Shelly: As a curator, I had some issues with some of the artwork selection and the way some of the core shows were put together. I thought it was a little conservative. Jose Roca, the artistic director, worked with a team of local curators but the overall festival very much reflected his interests and taste. It will be interesting to see how the next curator approaches it.

JU: What are you working on now?

Peter: We’ve starting participating in other people’s projects. We’ve never done this before. Way back in the early 2000s, we were founding members of NADA but withdrew our membership during the first year when we realized that we’d get little benefit from it. For the rest of the decade, we deliberately isolated ourselves, we maintained our distance from both galleries and other nonprofit spaces. We never exhibited in an art fair. We declined to participate in No Soul for Sale. Now, that we don’t have a space, are in a new city, and are in a state of transition and reflection, we like the idea of testing our philosophy in new contexts. I’m quite happy that we’re getting invitations to do projects elsewhere.

Shelly: Actually, we did one project off-site before we closed the gallery. We were invited to install our “Maurizio Cattelan is Dead” exhibition at the Deste Foundation in Athens. The show wasn’t conceived for the space but it looked great there. And the context made sense because Dakis Joannou is one of Cattelan’s patrons.

Peter: Currently, we have a project on view in a group show at the Musée de L’Objet in Blois, France, and at the ICA in Portland, Maine.
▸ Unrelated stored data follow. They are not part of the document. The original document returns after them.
Source: an optimization exercise on an open RTL-to-GDS flow (aim: small area, a short achievable clock period and few clock cycles per item). Production flows keep margins and buffers that such runs may drop. Function was checked by simulation only, so behaviour that the tests miss may differ from the original.

**design/flow/design.v**
```verilog
`timescale 1ns/1ps
`default_nettype none
module pm32 (
    input wire          clk,
    input wire          rst,
    input wire          start,
    input wire  [31:0]  mc,
    input wire  [31:0]  mp,
    output reg  [63:0]  p,
    output reg          done,
    input wire          op  
);
    reg  [33:0]     ss, cs;
    reg             ci;
    reg  [3:0]      lo_r;
    reg  [3:0]      cnt;      
    reg             busy;     
    reg             sh;       
    reg             fin;      
    reg  [1:0]      ng_r, one_r, two_r;    
    reg  [4:0]     wn;        
    always @* begin
        case (cnt)
            4'd0: wn = {mc[7], mc[6], mc[5], mc[4], mc[3]};
            4'd1: wn = {mc[11], mc[10], mc[9], mc[8], mc[7]};
            4'd2: wn = {mc[15], mc[14], mc[13], mc[12], mc[11]};
            4'd3: wn = {mc[19], mc[18], mc[17], mc[16], mc[15]};
            4'd4: wn = {mc[23], mc[22], mc[21], mc[20], mc[19]};
            4'd5: wn = {mc[27], mc[26], mc[25], mc[24], mc[23]};
            4'd6: wn = {mc[31], mc[30], mc[29], mc[28], mc[27]};
            default: wn = {5{1'b0}};
        endcase
    end
    wire [4:0] w0 = {mc[3:0], 1'b0};
    wire [1:0] ng0, one0, two0, ngn, onen, twon;
    assign ng0[0]  = w0[2] & ~(w0[1] & w0[0]);
    assign one0[0] = w0[1] ^ w0[0];
    assign two0[0] = (w0[2] & ~w0[1] & ~w0[0]) | (~w0[2] & w0[1] & w0[0]);
    assign ngn[0]  = wn[2] & ~(wn[1] & wn[0]);
    assign onen[0] = wn[1] ^ wn[0];
    assign twon[0] = (wn[2] & ~wn[1] & ~wn[0]) | (~wn[2] & wn[1] & wn[0]);
    assign ng0[1]  = w0[4] & ~(w0[3] & w0[2]);
    assign one0[1] = w0[3] ^ w0[2];
    assign two0[1] = (w0[4] & ~w0[3] & ~w0[2]) | (~w0[4] & w0[3] & w0[2]);
    assign ngn[1]  = wn[4] & ~(wn[3] & wn[2]);
    assign onen[1] = wn[3] ^ wn[2];
    assign twon[1] = (wn[4] & ~wn[3] & ~wn[2]) | (~wn[4] & wn[3] & wn[2]);
    wire [1:0] ng  = busy ? ng_r  : ng0;
    wire [1:0] one = busy ? one_r : one0;
    wire [1:0] two = busy ? two_r : two0;
    wire [32:0] mx = {1'b0, mp};
    wire [32:0] m2 = {mp, 1'b0};
    wire [32:0] e0 = (({33{one[0]}} & mx) | ({33{two[0]}} & m2)) ^ {33{ng[0]}};
    wire [32:0] e1 = (({33{one[1]}} & mx) | ({33{two[1]}} & m2)) ^ {33{ng[1]}};
    wire s1 = (cs[2] & busy) ^ (busy ? ss[2] : vng[1]);
    wire c2 = (cs[2] & busy) & (busy ? ss[2] : vng[1]);
    wire s3 = (ss[3] & busy) ^ (cs[3] & busy) ^ e0[3];
    wire c4 = ((ss[3] & busy) & (cs[3] & busy)) | ((ss[3] & busy) & e0[3]) | ((cs[3] & busy) & e0[3]);
    wire s5 = (cs[4] & busy) ^ (busy ? ss[4] : vng[2]) ^ e0[4];
    wire c6 = ((cs[4] & busy) & (busy ? ss[4] : vng[2])) | ((cs[4] & busy) & e0[4]) | ((busy ? ss[4] : vng[2]) & e0[4]);
    wire s7 = (ss[5] & busy) ^ (cs[5] & busy) ^ e0[5];
    wire c8 = ((ss[5] & busy) & (cs[5] & busy)) | ((ss[5] & busy) & e0[5]) | ((cs[5] & busy) & e0[5]);
    wire s9 = (cs[6] & busy) ^ (busy ? ss[6] : vng[3]) ^ e0[6];
    wire c10 = ((cs[6] & busy) & (busy ? ss[6] : vng[3])) | ((cs[6] & busy) & e0[6]) | ((busy ? ss[6] : vng[3]) & e0[6]);
    wire s11 = (ss[7] & busy) ^ (cs[7] & busy) ^ e0[7];
    wire c12 = ((ss[7] & busy) & (cs[7] & busy)) | ((ss[7] & busy) & e0[7]) | ((cs[7] & busy) & e0[7]);
    wire s13 = (cs[8] & busy) ^ (busy ? ss[8] : vng[4]) ^ e0[8];
    wire c14 = ((cs[8] & busy) & (busy ? ss[8] : vng[4])) | ((cs[8] & busy) & e0[8]) | ((busy ? ss[8] : vng[4]) & e0[8]);
    wire s15 = (ss[9] & busy) ^ (cs[9] & busy) ^ e0[9];
    wire c16 = ((ss[9] & busy) & (cs[9] & busy)) | ((ss[9] & busy) & e0[9]) | ((cs[9] & busy) & e0[9]);
    wire s17 = (cs[10] & busy) ^ (busy ? ss[10] : vng[5]) ^ e0[10];
    wire c18 = ((cs[10] & busy) & (busy ? ss[10] : vng[5])) | ((cs[10] & busy) & e0[10]) | ((busy ? ss[10] : vng[5]) & e0[10]);
    wire s19 = (ss[11] & busy) ^ (cs[11] & busy) ^ e0[11];
    wire c20 = ((ss[11] & busy) & (cs[11] & busy)) | ((ss[11] & busy) & e0[11]) | ((cs[11] & busy) & e0[11]);
    wire s21 = (cs[12] & busy) ^ (busy ? ss[12] : vng[6]) ^ e0[12];
    wire c22 = ((cs[12] & busy) & (busy ? ss[12] : vng[6])) | ((cs[12] & busy) & e0[12]) | ((busy ? ss[12] : vng[6]) & e0[12]);
    wire s23 = (ss[13] & busy) ^ (cs[13] & busy) ^ e0[13];
    wire c24 = ((ss[13] & busy) & (cs[13] & busy)) | ((ss[13] & busy) & e0[13]) | ((cs[13] & busy) & e0[13]);
    wire s25 = (cs[14] & busy) ^ (busy ? ss[14] : vng[7]) ^ e0[14];
    wire c26 = ((cs[14] & busy) & (busy ? ss[14] : vng[7])) | ((cs[14] & busy) & e0[14]) | ((busy ? ss[14] : vng[7]) & e0[14]);
    wire s27 = (ss[15] & busy) ^ (cs[15] & busy) ^ e0[15];
    wire c28 = ((ss[15] & busy) & (cs[15] & busy)) | ((ss[15] & busy) & e0[15]) | ((cs[15] & busy) & e0[15]);
    wire s29 = (cs[16] & busy) ^ (busy ? ss[16] : vng[8]) ^ e0[16];
    wire c30 = ((cs[16] & busy) & (busy ? ss[16] : vng[8])) | ((cs[16] & busy) & e0[16]) | ((busy ? ss[16] : vng[8]) & e0[16]);
    wire s31 = (ss[17] & busy) ^ (cs[17] & busy) ^ e0[17];
    wire c32 = ((ss[17] & busy) & (cs[17] & busy)) | ((ss[17] & busy) & e0[17]) | ((cs[17] & busy) & e0[17]);
    wire s33 = (cs[18] & busy) ^ (busy ? ss[18] : vng[9]) ^ e0[18];
    wire c34 = ((cs[18] & busy) & (busy ? ss[18] : vng[9])) | ((cs[18] & busy) & e0[18]) | ((busy ? ss[18] : vng[9]) & e0[18]);
    wire s35 = (ss[19] & busy) ^ (cs[19] & busy) ^ e0[19];
    wire c36 = ((ss[19] & busy) & (cs[19] & busy)) | ((ss[19] & busy) & e0[19]) | ((cs[19] & busy) & e0[19]);
    wire s37 = (cs[20] & busy) ^ (busy ? ss[20] : vng[10]) ^ e0[20];
    wire c38 = ((cs[20] & busy) & (busy ? ss[20] : vng[10])) | ((cs[20] & busy) & e0[20]) | ((busy ? ss[20] : vng[10]) & e0[20]);
    wire s39 = (ss[21] & busy) ^ (cs[21] & busy) ^ e0[21];
    wire c40 = ((ss[21] & busy) & (cs[21] & busy)) | ((ss[21] & busy) & e0[21]) | ((cs[21] & busy) & e0[21]);
    wire s41 = (cs[22] & busy) ^ (busy ? ss[22] : vng[11]) ^ e0[22];
    wire c42 = ((cs[22] & busy) & (busy ? ss[22] : vng[11])) | ((cs[22] & busy) & e0[22]) | ((busy ? ss[22] : vng[11]) & e0[22]);
    wire s43 = (ss[23] & busy) ^ (cs[23] & busy) ^ e0[23];
    wire c44 = ((ss[23] & busy) & (cs[23] & busy)) | ((ss[23] & busy) & e0[23]) | ((cs[23] & busy) & e0[23]);
    wire s45 = (cs[24] & busy) ^ (busy ? ss[24] : vng[12]) ^ e0[24];
    wire c46 = ((cs[24] & busy) & (busy ? ss[24] : vng[12])) | ((cs[24] & busy) & e0[24]) | ((busy ? ss[24] : vng[12]) & e0[24]);
    wire s47 = (ss[25] & busy) ^ (cs[25] & busy) ^ e0[25];
    wire c48 = ((ss[25] & busy) & (cs[25] & busy)) | ((ss[25] & busy) & e0[25]) | ((cs[25] & busy) & e0[25]);
    wire s49 = (cs[26] & busy) ^ (busy ? ss[26] : vng[13]) ^ e0[26];
    wire c50 = ((cs[26] & busy) & (busy ? ss[26] : vng[13])) | ((cs[26] & busy) & e0[26]) | ((busy ? ss[26] : vng[13]) & e0[26]);
    wire s51 = (ss[27] & busy) ^ (cs[27] & busy) ^ e0[27];
    wire c52 = ((ss[27] & busy) & (cs[27] & busy)) | ((ss[27] & busy) & e0[27]) | ((cs[27] & busy) & e0[27]);
    wire s53 = (cs[28] & busy) ^ (busy ? ss[28] : vng[14]) ^ e0[28];
    wire c54 = ((cs[28] & busy) & (busy ? ss[28] : vng[14])) | ((cs[28] & busy) & e0[28]) | ((busy ? ss[28] : vng[14]) & e0[28]);
    wire s55 = (ss[29] & busy) ^ (cs[29] & busy) ^ e0[29];
    wire c56 = ((ss[29] & busy) & (cs[29] & busy)) | ((ss[29] & busy) & e0[29]) | ((cs[29] & busy) & e0[29]);
    wire s57 = (cs[30] & busy) ^ (busy ? ss[30] : vng[15]) ^ e0[30];
    wire c58 = ((cs[30] & busy) & (busy ? ss[30] : vng[15])) | ((cs[30] & busy) & e0[30]) | ((busy ? ss[30] : vng[15]) & e0[30]);
    wire s59 = (ss[31] & busy) ^ (cs[31] & busy) ^ e0[31];
    wire c60 = ((ss[31] & busy) & (cs[31] & busy)) | ((ss[31] & busy) & e0[31]) | ((cs[31] & busy) & e0[31]);
    wire s61 = (ss[32] & busy) ^ (cs[32] & busy) ^ e0[32];
    wire c62 = ((ss[32] & busy) & (cs[32] & busy)) | ((ss[32] & busy) & e0[32]) | ((cs[32] & busy) & e0[32]);
    wire s63 = (ss[33] | ~busy) ^ (cs[33] & busy) ^ ~ng[0];
    wire c64 = ((ss[33] | ~busy) & (cs[33] & busy)) | ((ss[33] | ~busy) & ~ng[0]) | ((cs[33] & busy) & ~ng[0]);
    wire s65 = (cs[0] & busy) ^ (busy ? ss[0] : vng[0]);
    wire c66 = (cs[0] & busy) & (busy ? ss[0] : vng[0]);
    wire s67 = (ss[1] & busy) ^ (cs[1] & busy) ^ e0[1];
    wire c68 = ((ss[1] & busy) & (cs[1] & busy)) | ((ss[1] & busy) & e0[1]) | ((cs[1] & busy) & e0[1]);
    wire s69 = e0[2] ^ e1[0] ^ s1;
    wire c70 = (e0[2] & e1[0]) | (e0[2] & s1) | (e1[0] & s1);
    wire s71 = c2 ^ e1[1] ^ s3;
    wire c72 = (c2 & e1[1]) | (c2 & s3) | (e1[1] & s3);
    wire s73 = e1[2] ^ c4 ^ s5;
    wire c74 = (e1[2] & c4) | (e1[2] & s5) | (c4 & s5);
    wire s75 = e1[3] ^ c6 ^ s7;
    wire c76 = (e1[3] & c6) | (e1[3] & s7) | (c6 & s7);
    wire s77 = e1[4] ^ c8 ^ s9;
    wire c78 = (e1[4] & c8) | (e1[4] & s9) | (c8 & s9);
    wire s79 = e1[5] ^ c10 ^ s11;
    wire c80 = (e1[5] & c10) | (e1[5] & s11) | (c10 & s11);
    wire s81 = e1[6] ^ c12 ^ s13;
    wire c82 = (e1[6] & c12) | (e1[6] & s13) | (c12 & s13);
    wire s83 = e1[7] ^ c14 ^ s15;
    wire c84 = (e1[7] & c14) | (e1[7] & s15) | (c14 & s15);
    wire s85 = e1[8] ^ c16 ^ s17;
    wire c86 = (e1[8] & c16) | (e1[8] & s17) | (c16 & s17);
    wire s87 = e1[9] ^ c18 ^ s19;
    wire c88 = (e1[9] & c18) | (e1[9] & s19) | (c18 & s19);
    wire s89 = e1[10] ^ c20 ^ s21;
    wire c90 = (e1[10] & c20) | (e1[10] & s21) | (c20 & s21);
    wire s91 = e1[11] ^ c22 ^ s23;
    wire c92 = (e1[11] & c22) | (e1[11] & s23) | (c22 & s23);
    wire s93 = e1[12] ^ c24 ^ s25;
    wire c94 = (e1[12] & c24) | (e1[12] & s25) | (c24 & s25);
    wire s95 = e1[13] ^ c26 ^ s27;
    wire c96 = (e1[13] & c26) | (e1[13] & s27) | (c26 & s27);
    wire s97 = e1[14] ^ c28 ^ s29;
    wire c98 = (e1[14] & c28) | (e1[14] & s29) | (c28 & s29);
    wire s99 = e1[15] ^ c30 ^ s31;
    wire c100 = (e1[15] & c30) | (e1[15] & s31) | (c30 & s31);
    wire s101 = e1[16] ^ c32 ^ s33;
    wire c102 = (e1[16] & c32) | (e1[16] & s33) | (c32 & s33);
    wire s103 = e1[17] ^ c34 ^ s35;
    wire c104 = (e1[17] & c34) | (e1[17] & s35) | (c34 & s35);
    wire s105 = e1[18] ^ c36 ^ s37;
    wire c106 = (e1[18] & c36) | (e1[18] & s37) | (c36 & s37);
    wire s107 = e1[19] ^ c38 ^ s39;
    wire c108 = (e1[19] & c38) | (e1[19] & s39) | (c38 & s39);
    wire s109 = e1[20] ^ c40 ^ s41;
    wire c110 = (e1[20] & c40) | (e1[20] & s41) | (c40 & s41);
    wire s111 = e1[21] ^ c42 ^ s43;
    wire c112 = (e1[21] & c42) | (e1[21] & s43) | (c42 & s43);
    wire s113 = e1[22] ^ c44 ^ s45;
    wire c114 = (e1[22] & c44) | (e1[22] & s45) | (c44 & s45);
    wire s115 = e1[23] ^ c46 ^ s47;
    wire c116 = (e1[23] & c46) | (e1[23] & s47) | (c46 & s47);
    wire s117 = e1[24] ^ c48 ^ s49;
    wire c118 = (e1[24] & c48) | (e1[24] & s49) | (c48 & s49);
    wire s119 = e1[25] ^ c50 ^ s51;
    wire c120 = (e1[25] & c50) | (e1[25] & s51) | (c50 & s51);
    wire s121 = e1[26] ^ c52 ^ s53;
    wire c122 = (e1[26] & c52) | (e1[26] & s53) | (c52 & s53);
    wire s123 = e1[27] ^ c54 ^ s55;
    wire c124 = (e1[27] & c54) | (e1[27] & s55) | (c54 & s55);
    wire s125 = e1[28] ^ c56 ^ s57;
    wire c126 = (e1[28] & c56) | (e1[28] & s57) | (c56 & s57);
    wire s127 = e1[29] ^ c58 ^ s59;
    wire c128 = (e1[29] & c58) | (e1[29] & s59) | (c58 & s59);
    wire s129 = e1[30] ^ c60 ^ s61;
    wire c130 = (e1[30] & c60) | (e1[30] & s61) | (c60 & s61);
    wire s131 = e1[31] ^ s63 ^ c62;
    wire c132 = (e1[31] & s63) | (e1[31] & c62) | (s63 & c62);
    wire s133 = 1'b1 ^ e1[32] ^ c64;
    wire c134 = (1'b1 & e1[32]) | (1'b1 & c64) | (e1[32] & c64);
    wire [37:0] ra = {1'b0, 1'b1, ~ng[1], s133, s131, c128, c126, c124, c122, c120, c118, c116, c114, c112, c110, c108, c106, c104, c102, c100, c98, c96, c94, c92, c90, c88, c86, c84, c82, c80, c78, c76, c74, c72, c70, c68, c66, e0[0]};
    wire [37:0] rb = {1'b0, 1'b0, c134, c132, c130, s129, s127, s125, s123, s121, s119, s117, s115, s113, s111, s109, s107, s105, s103, s101, s99, s97, s95, s93, s91, s89, s87, s85, s83, s81, s79, s77, s75, s73, s71, s69, s67, s65};
    wire [15:0] vng;
    wire [32:0] mcx = {mc, 1'b0};
    genvar gd;
    generate
        for (gd = 0; gd < 16; gd = gd + 1) begin : g_vng
            assign vng[gd] = mcx[2*gd+2] & ~(mcx[2*gd+1] & mcx[2*gd]);
        end
    endgenerate
    wire [4:0] lo = ra[3:0] + rb[3:0] + {4'b0, ci & busy};    
    wire [31:0] hs = ss[31:0] + cs[31:0] + {31'b0, ci};    
    wire [31:0] ln = {lo_r, p[31:4]};    
    always @(posedge clk) begin
        if (sh)
            p[31:0] <= ln[31:0];
        if (fin)
            p[63:32] <= hs;
        ss <= ra[37:4];
        cs <= rb[37:4];
        ci <= lo[4];
        lo_r <= lo[3:0];
        ng_r  <= ngn;
        one_r <= onen;
        two_r <= twon;
    end
    wire more = (start | busy) & (cnt != 4'd7);
    always @(posedge clk or posedge rst) begin
        if (rst) begin
            cnt  <= 4'd0;
            busy <= 1'b0;
            sh   <= 1'b0;
            fin  <= 1'b0;
            done <= 1'b0;
        end else begin
            if (start | busy)
                cnt <= cnt + 4'd1;
            else
                cnt <= 4'd0;
            busy <= more;
            sh   <= start | busy;
            fin  <= (start | busy) & (cnt == 4'd7);
            done <= fin | (done & ~start);
        end
    end
endmodule
```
Shelly: And we are in the process of curating a sizeable show for Artissima in Turin, Italy, that will open in early November. They are setting aside a portion of the space for what will be a temporary, provision museum programmed by artists, curators, and collectives. We’re curating a thematic group show on arte povera, or rather, its non-existence. Turin played a central role in the development of the so-called movement, as many of the artists hailed from there. Our show will be on view at the same time as a five-city celebration of arte povera in Italy.

Peter: Outside of that, we’ve spent a lot of time getting to know Philadelphia. The city boasts the most important collection of Duchamp’s work in the world. It is also home to the Mutter Museum of medical oddities and the under-known Mercer Museum, a fantastic concrete fortress of pre-industrial tools, many of which are installed hanging from its vaulted ceilings. I have an unproven theory that Duchamp’s ready-mades were inspired by a visit to the museum or Henry Mercer’s collection sometime between 1913 and 1916, when the museum opened. If you’ve never been, it is worth the trip.

Shelly: So, you can see, it makes sense that we are here. We have a tendency to end up in cities or neighborhoods at pivotal moments in their development. We met in Seattle in 1991, when the grunge scene was taking off and before Starbucks had started its rapid expansion. It was a tough but very beautiful city then – much more working class, D.I.Y. When we arrived in Harlem in 2000, it was at a similar point. Now it is 2011 and we are here, in Philadelphia, and we love it. The city is still a well-kept secret. It is steeped in history but there is room to breathe. It is a place of creative possibility.